The fact that Tyre was an island presented the Greek military commander with a serious headache: how was he to launch an effective attack?
Unable to storm the city, he had blockaded Tyre for seven months, but the defenders stood firm.
Archaeologists have known for some time that Alexander used the debris of the abandoned mainland city to build a causeway 3,000 yards long and up to 180 yards across. Once within reach of the city walls, he used siege engines to batter and finally breach the fortifications.
Over the centuries the silting up of a sandbridge has turned the island of Tyre into an isthmus
But building a causeway in deep water would have meant raising the level of the sea floor considerably - an impossible feat in such a short space of time. However, researchers in France who analysed the coastal sediment record for the past 10,000 years have discovered how Alexander's engineers exploited a natural underwater "sandbridge".

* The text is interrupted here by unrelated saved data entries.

<file path="config.mk">
export PLATFORM = sky130hd
export DESIGN_NAME = approx_arbiter
export DESIGN_NICKNAME = d
export VERILOG_FILES = /design/src/rtl/approx_arbiter.sv
export SDC_FILE = /design/constraint.sdc
export NUM_CORES = 1
export LEC_CHECK = 0
export ABC_AREA = 0
export BUFFER_PORTS_ARGS = -buffer_cell sky130_fd_sc_hd__buf_4
export CORE_UTILIZATION = 25
export CTS_CLUSTER_SIZE = 14
export DETAILED_ROUTE_END_ITERATION = 7
export RECOVER_POWER = 25
export SYNTH_ARGS = -nofsm -noshare
export SYNTH_HDL_FRONTEND = slang
export SYNTH_SLANG_ARGS = --single-unit
</file>
<file path="constraint.sdc">
create_clock -name clk -period 2.32 [get_ports clk]
set_input_delay 0.116 -clock clk [delete_from_list [all_inputs] [get_ports clk]]
set_output_delay 0.116 -clock clk [all_outputs]
set_load 0.02 [all_outputs]
</file>
<file path="src/rtl/approx_arbiter.sv">
// Two-requester front end for a shared approximation core: round-robin grant,
// operand latching, result routing back to the owner and a WAIT-state watchdog.
module approx_arbiter #(
    parameter int TIMEOUT_CYC = 64,
    parameter int CNT_W       = 8
) (
    input  logic        clk,
    input  logic        rst,
    input  logic        req0_i,
    input  logic        req1_i,
    input  logic [15:0] x0_i,
    input  logic [15:0] x1_i,
    input  logic [2:0]  nIt0_i,
    input  logic [2:0]  nIt1_i,
    output logic        ack0_o,
    output logic        ack1_o,
    output logic        valid0_o,
    output logic        valid1_o,
    output logic [16:0] y0_o,
    output logic [16:0] y1_o,
    output logic        err0_o,
    output logic        err1_o,
    output logic        busy_o,
    output logic        core_start_o,
    output logic [15:0] core_x_o,
    output logic [2:0]  core_nIt_o,
    input  logic        core_busy_i,
    input  logic        core_valid_i,
    input  logic [16:0] core_y_i
);

    typedef enum logic [1:0] {IDLE, ISSUE, WAIT} state_t;

    state_t      state, state_next;
    logic [CNT_W-1:0] cnt, cnt_next;
    logic        owner, owner_next;
    logic        last, last_next;
    logic        grant_sel;
    logic        timeout;

    logic        ack0_next, ack1_next, start_next;
    logic        valid0_next, valid1_next, err0_next, err1_next;
    logic [16:0] y0_next, y1_next;
    logic [15:0] core_x_next;
    logic [2:0]  core_nIt_next;

    // With both requesting, the one not granted last wins; otherwise the lone requester.
    assign grant_sel = (req0_i && req1_i) ? ~last : req1_i;
    // Last WAIT cycle: the counter would reach TIMEOUT_CYC on this edge.
    assign timeout   = (cnt == CNT_W'(TIMEOUT_CYC - 1));

    always_comb begin
        state_next    = state;
        cnt_next      = cnt;
        owner_next    = owner;
        last_next     = last;
        ack0_next     = 1'b0;
        ack1_next     = 1'b0;
        start_next    = 1'b0;
        valid0_next   = 1'b0;
        valid1_next   = 1'b0;
        err0_next     = 1'b0;
        err1_next     = 1'b0;
        y0_next       = y0_o;
        y1_next       = y1_o;
        core_x_next   = core_x_o;
        core_nIt_next = core_nIt_o;

        unique case (state)
            IDLE: begin
                if (!core_busy_i && (req0_i || req1_i)) begin
                    state_next = ISSUE;
                    owner_next = grant_sel;
                    last_next  = grant_sel;
                    start_next = 1'b1;
                    if (grant_sel) begin
                        ack1_next     = 1'b1;
                        core_x_next   = x1_i;
                        core_nIt_next = nIt1_i;
                    end else begin
                        ack0_next     = 1'b1;
                        core_x_next   = x0_i;
                        core_nIt_next = nIt0_i;
                    end
                end
            end
            ISSUE: begin
                state_next = WAIT;
                cnt_next   = '0;
            end
            WAIT: begin
                // A result arriving in the timeout cycle takes precedence over the abort.
                if (core_valid_i) begin
                    state_next = IDLE;
                    if (owner) begin
                        y1_next     = core_y_i;
                        valid1_next = 1'b1;
                    end else begin
                        y0_next     = core_y_i;
                        valid0_next = 1'b1;
                    end
                end else if (timeout) begin
                    state_next = IDLE;
                    if (owner) err1_next = 1'b1;
                    else       err0_next = 1'b1;
                end else begin
                    cnt_next = cnt + CNT_W'(1);
                end
            end
            default: state_next = IDLE;
        endcase
    end

    always_ff @(posedge clk or negedge rst) begin
        if (!rst) begin
            state        <= IDLE;
            cnt          <= '0;
            owner        <= 1'b0;
            last         <= 1'b1;
            ack0_o       <= 1'b0;
            ack1_o       <= 1'b0;
            core_start_o <= 1'b0;
            valid0_o     <= 1'b0;
            valid1_o     <= 1'b0;
            err0_o       <= 1'b0;
            err1_o       <= 1'b0;
            busy_o       <= 1'b0;
            y0_o         <= '0;
            y1_o         <= '0;
            core_x_o     <= '0;
            core_nIt_o   <= '0;
        end else begin
            state        <= state_next;
            cnt          <= cnt_next;
            owner        <= owner_next;
            last         <= last_next;
            ack0_o       <= ack0_next;
            ack1_o       <= ack1_next;
            core_start_o <= start_next;
            valid0_o     <= valid0_next;
            valid1_o     <= valid1_next;
            err0_o       <= err0_next;
            err1_o       <= err1_next;
            busy_o       <= (state_next != IDLE);
            y0_o         <= y0_next;
            y1_o         <= y1_next;
            core_x_o     <= core_x_next;
            core_nIt_o   <= core_nIt_next;
        end
    end

endmodule
</file>
==> metrics.md <==
| Metric | Value |
|---|---|
| Die Span X | `115 µm` |
| Routed WL | `6760 µm` |
| Async S/R FF share, synth | `100%` |
| Critical path launch point type | `flip-flop` |
| Status | `finished, final reports clean` |
| Share of layout cells above drive strength 1 | `40.8%` |
| Fin cells | `533` |
| Syn avg cell area | `13.5 µm²` |
| Syn Nets | `296` |
| Standard-cell rows | `40` |
| Lkg Pwr | `2.03 nW` |
| Finished Cell Area | `4330 µm²` |
| Largest net degree at the start of global routing | `74` |
| Routed Antenna Nets | `0` |
| Max Freq | `0.574 GHz` |
| Vias in the first global route | `2,221` |
| Io pins | `122` |
| Post-synthesis cell area | `3170 µm²` |
| Antenna violations before repair | `0` |
| GRT Total Usage | `11.0%` |
| XOR/XNOR Fraction of Synth Area | `0%` |
| Crit end category | `flip-flop` |
| RR Startpoint | `state[0]` |
| Ys flop type | `dfrtp_1` |
| CP max stage delay | `0.71 ns` |
| Tcrit/Tclk final | `75.1%` |
| CTS tree | `done` |
| First-pass GRT wire length | `11,000 µm` |
| Setup TNS | `0 ns` |
| Mux cell area share after synthesis | `19.8%` |
| Synth Instances | `234` |
| First-pass DRT Iterations | `4` |
| Placed cell area | `4220 µm²` |
| CP Class | `reg -> reg` |
| Fillers | `1,245` |
| Clock Latency Late Sink | `0.33 ns` |
| WP data arrival | `2.02 ns` |
| Worst-path clk slew | `0.06 ns` |
| Crit path time final | `1.74 ns` |
| CP startpoint | `state[0]` |
| Chip height | `115 µm` |
| H-tree depth | `3` |
| DP Wirelength | `4740 µm` |
| Most common cell after layout, fill and taps aside | `buf_4` |
| Routability congestion estimate | `0.755` |
| Post-synth EDFFs | `0` |
| Slowest stage cell, crit path | `or4_2` |
| Largest family of logic cells by synthesized area | `multiplexers` |
| Die area | `13,100 µm²` |
| Final setup vio count | `0` |
| Worst EP required | `2.59 ns` |
| # clock sinks | `73` |
| Worst-margin pin slew | `0.920 ns` |
| Fin. max-slew vios | `0` |
| WL/cell | `12.7 µm` |
| Reg2reg setup slack | `0.58 ns` |
| Slew headroom | `38.7%` |
| Total CTS buffers | `9` |
| Port Buffers | `121` |
| Adder-Cell Fraction of Synth Area | `0.395%` |
| Core Area | `12,200 µm²` |
| Worst min-delay path class | `in -> reg` |
| Most frequent cells in the layout | `buf_4 (73), dfrtp_1 (72), clkbuf_1 (53)` |
| Fin Hold WS | `0.0298 ns` |
| Area Overhead vs Synth | `36.7%` |
| Worst Path Max Fanout | `44` |
| Synth Area in Compound Gates | `8.33%` |
| Hold Vio Cnt, Final | `0` |
| Via-per-instance ratio | `4.30` |
| DRC | `0` |
| Clock root cell | `clkbuf_16` |
| Vias | `2,294` |
| Post-Synth Simple-Gate Area | `9.63%` |
| RSZ-0062 raised after global routing | `false` |
| Skew final | `0.00678 ns` |
| Worst vdd ir | `0.362 mV` |
| CTS max path bufs | `2` |
| Synth unique cells | `43` |
| Worst path cell trace | `or4_2, buf_12, clkinv_2, and2_4, a21o_1` |
| Iteration-0 DRC count of the detailed router | `146` |
| Ant. Diodes | `0` |
| PD cells | `1230 nW/µm²` |
| Grt ovf | `0` |
| Worst hold start | `core_y_i[10]` |
| Synth Register Bits | `73` |
| Inst Count DP | `516` |
| Max-cap check violation count | `0` |
| YS warnings | `0` |
| CTS resizes | `0` |
| Final nets | `422` |
| Initial Util | `26.1%` |
| Seq/Total Area, Yosys | `57.7%` |
-- metrics by stage --
| step | total power, mW | worst slack [ns] | util [%] |
|---|---|---|---|
| 6_report | 5.32 | 0.578 | 35.6 |
| 5_1_grt | 5.66 | 0.487 | 35.6 |
| 4_1_cts | 5.73 | 0.565 | 37.2 |
| 3_5_place_dp | 4.32 | 0.597 | 34.7 |
| 3_3_place_gp | 4.29 | 0.623 | 34.7 |
| 2_1_floorplan | 3.36 | 0.831 | - |
-- cells in the mapped netlist (2+ instances only) --
cell type  count  area, µm²
buf_2          3       15.0
mux2_4         9        135
inv_1          4       15.0
buf_6          7       78.8
o21ai_2       18        158
nor2_1         4       15.0
a21o_1         2       15.0
mux2i_1       21        210
mux2_2        25        282
nor4_1         2       12.5
nand2_1       26       97.6
nand3_1        7       35.0
nor3_1         2       10.0
dfrtp_1       72       1800
o21ai_1        2       10.0
a21oi_1        3       15.0
-- cell type report --
| type | instances | area, µm² | share of cell area (%) |
|---|---|---|---|
| flip-flops and latches | 73 | 1830 | 42.2 |
| well taps | 168 | 210 | 4.85 |
| clock inverters | 4 | 45.0 | 1.04 |
| clock buffers | 12 | 246 | 5.69 |
| repair buffers | 126 | 769 | 17.8 |
| multi-input cells | 145 | 1210 | 28.0 |
| inverters | 5 | 20.0 | 0.462 |
-- critical path: cells and delay by family (launching register included) --
| kind | cells | cell delay [ns] |
|---|---|---|
| buffers and inverters | 2 | 0.29 |
| DFF | 1 | 0.46 |
| AOI/OAI and AO/OA | 1 | 0.08 |
| and+or+nand+nor | 2 | 0.85 |
-- path summary, 6_finish.rpt --
path                            endpoint  depth (start not counted)
min                             y0_o[10]                          2
max reg2reg                         last                          5
max                                 last                          5
max in group asynchronous  core_nIt_o[1]                          2
min in group asynchronous        y1_o[8]                          2
min reg2reg                 core_x_o[11]                          2
-- flip-flops by register name, summed over array words and instances (netlist names), 2 cells and up --
name and count:
y0_o 17, state 2, core_nIt_o 3, core_x_o 16, y1_o 17, cnt 8
-- repair_timing --
action                                 in CTS  in global routing
setup endpoints to repair                   0                  0
buffers inserted                            0                  0
endpoints found under the hold margin      72                  0
hold buffers                                1                  0
-- logic make-up (layout without fill, tap and decap cells) --
logic type / count (synthesis) / after routing
AO/OA/AOI/OAI: 33 / 33
buffers and inverters: 16 / 147
flip-flops: 73 / 73
multiplexers: 55 / 55
AND/OR/NAND/NOR: 56 / 56
adder cells (fa/ha/maj): 1 / 1
-- routing by layer --
metal / GRT usage [%] / routed length [µm]
met5: 0 / 0
met2: 17.3 / 3140
met4: 4.68 / 102
met3: 4.34 / 522
met1: 13.5 / 3000
-- where the power goes --
| part | total (mW) | switching, mW | internal, mW |
|---|---|---|---|
| Sequential | 2.04 | 0.276 | 1.77 |
| Combinational | 1.92 | 1.13 | 0.783 |
| Clock | 1.36 | 0.500 | 0.856 |
No activity file was read; power rests on OpenSTA's default activity.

The ''sandbridges'' are formed when sediment is deposited rapidly at a spot behind an island.
The findings, which are reported in the Proceedings of the National Academy of Science, show Alexander used "Mother Nature" to seize the island, said Dr Nick Marriner, of the Centre National de la Recherche Scientifique in Aix-en-provence, France. "Of course today engineers have a whole suite of tools available to them in construction, including steel, high-strength concrete and so on," he told The Daily Telegraph. "This was simply not the case during the Iron Age and engineers exploited Tyre's natural environment to serve as the foundations for the sea bridge.
''The causeway would have been built of timber - for which Phoenicia was renowned throughout the ancient world - stone and rubble." The team was able to work out how Tyre was first formed as an island, when sea levels rose around 8,000 years ago. After 6,000 BC, a slowing down of the rises in sea-level and the dissipation of wave energy by Tyre led to the natural growth of a spit of sediment linking the island to the coastline.
Over the centuries the causeway has silted up, transforming the island into an isthmus.
As reported in Nature Magazine
Did the great one take advantage of an existing sand bridge or did he cause one to be formed?
Isn’t this the city where Alexander built TWO causeways in order to take by siege. The first got destroyed by the defenders and then he had a 2nd larger one built?
Note, Alexander was so p.o.ed about how long it took to take the city, he ordered it plundered. Something he had not done when capturing cities before Tyre.
They had a pretty good show on this on the History channel. They showed how the Tyrians rammed a ship loaded with explosives into the first causeway and destroyed it with fire. Alexandar almost gave up at that point but then became even more resolved to take the island. The second causeway was built at an angle from the mainland to the island and protected by a fleet which Alexandar put together in order to checkmate the Tyrian fleet.
Cycles? In nature? What could cause such a thing??
He razed Thebes to the ground years before this.
aka a Tyre_Rant! Where was Bechtel when you need them!!!
Where was Bechtel when you need them!!!
If we had a general like Alexander the entire Mideast would be a colony of America. At peace.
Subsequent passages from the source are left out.